A recent genome-wide association study (GWAS) identified a susceptibility single nucleotide polymorphism (SNP), rs17042171 on 4q25 for atrial fibrillation (AF). The aim of the present study was to investigate whether this association between rs17042171 and AF also exists in Chinese Han populations.

METHODS

It was a case-control study. We enrolled a total of 1,593 Chinese Han origin individuals in the study, including 597 AF patients and 996 AF-free controls. Genotyping was performed using the TaqMan allelic discrimination Assay. Odds ratios (ORs) and 95% confidence intervals (CIs) were calculated in logistic regression models.

RESULTS

There was strongly significant difference between AF patients and control subjects regarding rs17042171 assumption of additive model (OR=2.20, 95% CI: 1.88-2.57, p=2.00 × 10(-22)), dominant model (OR=2.99; 95% CI: 2.19-4.09; p=6.47 × 10(-12)) and a recessive (OR=2.75; 95% CI: 2.21-3.43; p=1.30 × 10(-19)).
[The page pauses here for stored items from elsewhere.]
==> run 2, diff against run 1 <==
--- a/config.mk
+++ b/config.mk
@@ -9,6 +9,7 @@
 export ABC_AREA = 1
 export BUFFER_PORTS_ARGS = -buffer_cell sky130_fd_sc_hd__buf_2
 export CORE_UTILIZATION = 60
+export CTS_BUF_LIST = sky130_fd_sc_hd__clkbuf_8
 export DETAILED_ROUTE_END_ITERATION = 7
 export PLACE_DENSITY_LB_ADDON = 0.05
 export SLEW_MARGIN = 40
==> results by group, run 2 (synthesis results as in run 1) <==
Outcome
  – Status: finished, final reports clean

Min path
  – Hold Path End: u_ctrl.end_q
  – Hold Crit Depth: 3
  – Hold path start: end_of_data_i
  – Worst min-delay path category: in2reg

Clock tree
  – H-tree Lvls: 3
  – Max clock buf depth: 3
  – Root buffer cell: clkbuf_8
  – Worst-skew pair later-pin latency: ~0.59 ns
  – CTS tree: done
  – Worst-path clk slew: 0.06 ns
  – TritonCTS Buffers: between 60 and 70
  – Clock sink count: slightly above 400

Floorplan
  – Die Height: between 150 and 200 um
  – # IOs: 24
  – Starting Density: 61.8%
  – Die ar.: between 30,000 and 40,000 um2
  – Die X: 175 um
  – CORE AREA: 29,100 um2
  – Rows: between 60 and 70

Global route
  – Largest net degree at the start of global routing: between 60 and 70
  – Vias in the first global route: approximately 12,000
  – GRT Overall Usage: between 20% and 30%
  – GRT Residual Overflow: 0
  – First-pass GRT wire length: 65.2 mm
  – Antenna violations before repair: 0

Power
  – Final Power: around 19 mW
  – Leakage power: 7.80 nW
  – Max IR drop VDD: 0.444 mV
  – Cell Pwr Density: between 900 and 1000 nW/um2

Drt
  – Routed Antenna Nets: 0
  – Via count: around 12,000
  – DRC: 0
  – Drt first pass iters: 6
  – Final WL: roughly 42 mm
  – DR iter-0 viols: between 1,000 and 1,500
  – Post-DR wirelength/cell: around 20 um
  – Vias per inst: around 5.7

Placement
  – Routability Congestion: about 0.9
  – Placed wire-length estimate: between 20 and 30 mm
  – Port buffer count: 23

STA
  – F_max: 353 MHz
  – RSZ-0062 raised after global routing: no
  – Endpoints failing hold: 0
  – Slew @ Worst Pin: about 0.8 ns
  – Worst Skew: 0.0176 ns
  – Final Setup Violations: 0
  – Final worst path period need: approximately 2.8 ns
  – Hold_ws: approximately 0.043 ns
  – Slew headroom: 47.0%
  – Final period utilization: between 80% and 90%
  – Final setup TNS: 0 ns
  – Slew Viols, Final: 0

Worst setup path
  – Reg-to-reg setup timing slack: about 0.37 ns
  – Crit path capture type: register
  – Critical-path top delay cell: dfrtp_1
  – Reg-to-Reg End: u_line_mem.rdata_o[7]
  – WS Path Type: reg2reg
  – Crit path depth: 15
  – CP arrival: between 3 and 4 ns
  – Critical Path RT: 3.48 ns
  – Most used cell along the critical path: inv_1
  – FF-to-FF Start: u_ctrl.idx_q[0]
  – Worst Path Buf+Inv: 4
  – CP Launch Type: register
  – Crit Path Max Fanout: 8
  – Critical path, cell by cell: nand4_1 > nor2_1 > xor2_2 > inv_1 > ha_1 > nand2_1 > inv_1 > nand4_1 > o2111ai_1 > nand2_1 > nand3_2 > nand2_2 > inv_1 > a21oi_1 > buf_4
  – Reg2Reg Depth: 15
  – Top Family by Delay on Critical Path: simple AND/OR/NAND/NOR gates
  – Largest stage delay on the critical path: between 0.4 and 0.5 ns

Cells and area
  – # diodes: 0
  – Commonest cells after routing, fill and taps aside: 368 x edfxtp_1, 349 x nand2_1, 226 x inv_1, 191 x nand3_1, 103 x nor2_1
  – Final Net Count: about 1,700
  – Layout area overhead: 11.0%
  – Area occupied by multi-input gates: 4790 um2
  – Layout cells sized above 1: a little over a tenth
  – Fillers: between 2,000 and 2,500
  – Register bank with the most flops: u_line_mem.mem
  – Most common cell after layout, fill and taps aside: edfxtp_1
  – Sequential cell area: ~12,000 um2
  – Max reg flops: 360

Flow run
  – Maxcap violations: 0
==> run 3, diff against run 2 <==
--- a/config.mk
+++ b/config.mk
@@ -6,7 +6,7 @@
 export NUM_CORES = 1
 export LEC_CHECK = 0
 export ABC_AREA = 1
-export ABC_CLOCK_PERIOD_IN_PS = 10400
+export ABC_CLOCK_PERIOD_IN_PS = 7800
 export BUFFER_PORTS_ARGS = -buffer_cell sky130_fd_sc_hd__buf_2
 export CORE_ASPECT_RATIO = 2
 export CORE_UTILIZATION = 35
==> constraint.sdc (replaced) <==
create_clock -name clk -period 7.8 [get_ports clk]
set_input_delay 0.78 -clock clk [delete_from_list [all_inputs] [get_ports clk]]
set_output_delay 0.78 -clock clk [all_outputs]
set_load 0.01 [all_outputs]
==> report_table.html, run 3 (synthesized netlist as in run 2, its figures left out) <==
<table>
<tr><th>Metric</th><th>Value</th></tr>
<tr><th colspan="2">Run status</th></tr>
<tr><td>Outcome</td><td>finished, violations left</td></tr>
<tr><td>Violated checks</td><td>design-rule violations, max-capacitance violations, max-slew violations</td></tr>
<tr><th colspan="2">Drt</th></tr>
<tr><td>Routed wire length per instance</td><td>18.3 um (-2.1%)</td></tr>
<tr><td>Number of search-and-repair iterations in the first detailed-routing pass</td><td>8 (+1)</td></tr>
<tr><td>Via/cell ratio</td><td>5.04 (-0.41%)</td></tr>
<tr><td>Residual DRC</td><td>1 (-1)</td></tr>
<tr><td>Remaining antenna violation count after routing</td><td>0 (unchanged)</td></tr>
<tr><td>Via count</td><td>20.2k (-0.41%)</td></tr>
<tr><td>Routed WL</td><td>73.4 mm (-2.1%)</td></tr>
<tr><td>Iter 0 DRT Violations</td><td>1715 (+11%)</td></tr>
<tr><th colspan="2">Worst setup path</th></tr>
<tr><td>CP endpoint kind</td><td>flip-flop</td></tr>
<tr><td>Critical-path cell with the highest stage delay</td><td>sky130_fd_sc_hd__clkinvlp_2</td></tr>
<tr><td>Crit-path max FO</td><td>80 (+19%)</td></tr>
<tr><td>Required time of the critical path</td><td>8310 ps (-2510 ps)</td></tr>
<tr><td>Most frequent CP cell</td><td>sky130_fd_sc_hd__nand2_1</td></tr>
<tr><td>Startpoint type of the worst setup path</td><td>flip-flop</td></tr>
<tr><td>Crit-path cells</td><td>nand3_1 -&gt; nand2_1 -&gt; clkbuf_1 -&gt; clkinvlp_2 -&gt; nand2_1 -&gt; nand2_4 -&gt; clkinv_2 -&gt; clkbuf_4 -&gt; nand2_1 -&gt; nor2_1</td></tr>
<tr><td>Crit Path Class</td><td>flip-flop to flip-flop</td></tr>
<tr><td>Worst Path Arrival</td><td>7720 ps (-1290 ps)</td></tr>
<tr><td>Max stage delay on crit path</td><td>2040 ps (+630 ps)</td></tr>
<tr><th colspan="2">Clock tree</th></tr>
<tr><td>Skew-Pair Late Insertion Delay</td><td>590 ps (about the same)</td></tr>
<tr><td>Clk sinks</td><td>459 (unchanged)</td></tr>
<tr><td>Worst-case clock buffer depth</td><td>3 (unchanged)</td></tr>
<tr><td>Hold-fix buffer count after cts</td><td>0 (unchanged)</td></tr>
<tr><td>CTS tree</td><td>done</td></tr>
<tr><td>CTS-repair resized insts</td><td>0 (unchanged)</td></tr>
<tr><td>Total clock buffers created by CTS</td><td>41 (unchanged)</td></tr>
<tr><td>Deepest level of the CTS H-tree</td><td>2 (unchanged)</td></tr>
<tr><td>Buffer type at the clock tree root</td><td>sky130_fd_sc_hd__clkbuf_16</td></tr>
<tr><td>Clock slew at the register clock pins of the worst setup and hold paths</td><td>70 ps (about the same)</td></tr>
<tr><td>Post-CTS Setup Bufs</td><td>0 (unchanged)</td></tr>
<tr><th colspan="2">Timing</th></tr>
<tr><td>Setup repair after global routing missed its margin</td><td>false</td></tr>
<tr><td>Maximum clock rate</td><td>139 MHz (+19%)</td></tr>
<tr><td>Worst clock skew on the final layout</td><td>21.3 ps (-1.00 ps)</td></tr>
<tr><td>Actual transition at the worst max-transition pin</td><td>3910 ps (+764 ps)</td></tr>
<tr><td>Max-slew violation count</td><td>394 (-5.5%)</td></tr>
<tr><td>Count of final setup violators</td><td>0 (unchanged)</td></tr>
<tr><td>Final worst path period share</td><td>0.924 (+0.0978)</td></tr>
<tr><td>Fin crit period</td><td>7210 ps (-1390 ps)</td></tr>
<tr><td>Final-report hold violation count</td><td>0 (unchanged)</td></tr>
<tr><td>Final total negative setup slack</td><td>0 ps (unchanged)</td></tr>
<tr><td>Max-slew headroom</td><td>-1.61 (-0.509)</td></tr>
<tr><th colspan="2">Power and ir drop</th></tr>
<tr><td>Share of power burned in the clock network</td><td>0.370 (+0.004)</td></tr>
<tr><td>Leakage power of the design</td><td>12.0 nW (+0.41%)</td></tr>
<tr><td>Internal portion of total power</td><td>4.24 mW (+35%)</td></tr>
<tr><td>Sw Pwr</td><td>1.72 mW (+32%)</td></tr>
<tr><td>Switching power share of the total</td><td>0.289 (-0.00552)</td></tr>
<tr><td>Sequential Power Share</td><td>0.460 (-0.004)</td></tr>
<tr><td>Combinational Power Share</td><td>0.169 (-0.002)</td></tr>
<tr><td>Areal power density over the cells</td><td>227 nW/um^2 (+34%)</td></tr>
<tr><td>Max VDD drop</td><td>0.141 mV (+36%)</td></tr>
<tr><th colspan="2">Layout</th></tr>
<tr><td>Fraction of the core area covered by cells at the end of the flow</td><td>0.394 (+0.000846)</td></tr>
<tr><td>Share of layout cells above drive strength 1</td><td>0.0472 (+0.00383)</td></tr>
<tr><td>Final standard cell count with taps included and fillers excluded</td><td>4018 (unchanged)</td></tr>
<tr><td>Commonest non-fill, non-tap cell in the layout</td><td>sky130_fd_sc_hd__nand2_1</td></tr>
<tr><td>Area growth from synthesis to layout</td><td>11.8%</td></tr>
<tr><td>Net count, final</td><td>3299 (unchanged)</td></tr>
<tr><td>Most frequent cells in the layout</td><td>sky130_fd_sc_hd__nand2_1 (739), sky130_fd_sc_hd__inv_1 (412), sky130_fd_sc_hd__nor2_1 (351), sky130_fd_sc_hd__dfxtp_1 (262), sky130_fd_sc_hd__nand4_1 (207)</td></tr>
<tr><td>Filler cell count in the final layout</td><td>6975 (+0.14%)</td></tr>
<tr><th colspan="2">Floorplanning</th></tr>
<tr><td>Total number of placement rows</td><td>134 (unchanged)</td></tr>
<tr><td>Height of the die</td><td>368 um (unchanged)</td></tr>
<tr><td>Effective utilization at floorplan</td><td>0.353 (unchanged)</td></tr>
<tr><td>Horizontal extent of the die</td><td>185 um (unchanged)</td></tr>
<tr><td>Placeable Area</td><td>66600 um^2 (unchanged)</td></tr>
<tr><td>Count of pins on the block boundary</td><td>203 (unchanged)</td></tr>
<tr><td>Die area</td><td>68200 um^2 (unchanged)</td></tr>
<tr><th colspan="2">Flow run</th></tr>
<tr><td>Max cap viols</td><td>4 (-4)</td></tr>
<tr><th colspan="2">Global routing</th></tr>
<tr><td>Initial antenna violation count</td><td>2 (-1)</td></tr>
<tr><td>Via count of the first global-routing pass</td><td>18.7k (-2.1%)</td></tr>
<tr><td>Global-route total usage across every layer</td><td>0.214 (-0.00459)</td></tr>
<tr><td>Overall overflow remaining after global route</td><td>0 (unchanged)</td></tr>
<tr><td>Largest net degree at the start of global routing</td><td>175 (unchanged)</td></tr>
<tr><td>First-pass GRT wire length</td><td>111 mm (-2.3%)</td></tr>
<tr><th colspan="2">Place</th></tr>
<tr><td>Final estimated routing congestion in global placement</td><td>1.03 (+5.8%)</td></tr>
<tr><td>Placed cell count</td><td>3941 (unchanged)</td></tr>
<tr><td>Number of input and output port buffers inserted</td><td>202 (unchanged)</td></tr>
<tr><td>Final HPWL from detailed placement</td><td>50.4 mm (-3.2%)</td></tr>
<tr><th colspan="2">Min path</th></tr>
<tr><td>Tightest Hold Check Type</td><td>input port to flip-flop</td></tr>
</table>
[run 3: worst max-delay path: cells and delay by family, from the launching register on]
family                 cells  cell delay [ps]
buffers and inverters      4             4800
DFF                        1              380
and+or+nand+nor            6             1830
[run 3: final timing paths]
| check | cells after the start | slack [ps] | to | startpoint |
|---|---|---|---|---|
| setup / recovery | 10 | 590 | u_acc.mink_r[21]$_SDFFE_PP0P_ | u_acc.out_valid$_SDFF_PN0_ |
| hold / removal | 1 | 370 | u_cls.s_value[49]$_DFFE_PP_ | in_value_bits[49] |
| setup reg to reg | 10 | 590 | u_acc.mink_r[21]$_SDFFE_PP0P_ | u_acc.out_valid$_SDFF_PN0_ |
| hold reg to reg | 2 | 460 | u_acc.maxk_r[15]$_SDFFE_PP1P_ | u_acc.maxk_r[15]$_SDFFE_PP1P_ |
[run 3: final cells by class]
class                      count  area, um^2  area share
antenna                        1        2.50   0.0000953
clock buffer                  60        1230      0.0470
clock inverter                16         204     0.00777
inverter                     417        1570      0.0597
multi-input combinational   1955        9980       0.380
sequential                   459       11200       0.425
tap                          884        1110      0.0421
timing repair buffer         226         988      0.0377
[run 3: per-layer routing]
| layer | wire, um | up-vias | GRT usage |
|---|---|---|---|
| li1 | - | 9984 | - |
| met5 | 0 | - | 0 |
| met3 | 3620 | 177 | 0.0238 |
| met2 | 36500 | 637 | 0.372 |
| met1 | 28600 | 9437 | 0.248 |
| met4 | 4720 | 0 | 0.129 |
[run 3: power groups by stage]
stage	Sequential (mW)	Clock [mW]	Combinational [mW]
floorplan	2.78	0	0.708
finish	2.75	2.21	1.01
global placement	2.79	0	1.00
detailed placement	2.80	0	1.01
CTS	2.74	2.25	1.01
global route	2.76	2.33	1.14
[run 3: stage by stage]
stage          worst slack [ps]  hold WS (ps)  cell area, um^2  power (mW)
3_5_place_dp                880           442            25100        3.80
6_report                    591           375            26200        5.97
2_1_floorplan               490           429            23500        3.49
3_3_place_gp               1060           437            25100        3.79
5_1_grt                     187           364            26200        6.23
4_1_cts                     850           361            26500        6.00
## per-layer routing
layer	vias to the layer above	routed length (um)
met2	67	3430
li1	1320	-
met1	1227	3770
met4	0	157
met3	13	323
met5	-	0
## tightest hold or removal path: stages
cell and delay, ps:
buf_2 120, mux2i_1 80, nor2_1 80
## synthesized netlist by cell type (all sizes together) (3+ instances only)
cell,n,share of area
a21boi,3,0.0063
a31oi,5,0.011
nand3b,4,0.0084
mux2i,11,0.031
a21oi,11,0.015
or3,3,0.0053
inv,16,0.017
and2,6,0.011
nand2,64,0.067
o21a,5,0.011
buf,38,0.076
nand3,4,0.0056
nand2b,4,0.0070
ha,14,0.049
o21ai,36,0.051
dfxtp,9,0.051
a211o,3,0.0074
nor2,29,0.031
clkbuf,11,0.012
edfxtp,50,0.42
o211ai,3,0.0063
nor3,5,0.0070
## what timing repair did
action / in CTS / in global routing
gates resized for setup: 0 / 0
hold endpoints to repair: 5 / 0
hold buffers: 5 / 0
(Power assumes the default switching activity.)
In the stratification analysis based on age, gender, hypertension, diabetes and coronary artery disease, there was no significant difference of the associations for rs17042171 among the subgroups.

CONCLUSION

Our results indicated that rs17042171 confers an increased risk of AF in Chinese Han Populations and expanded the association to non-European ancestry populations for the first time.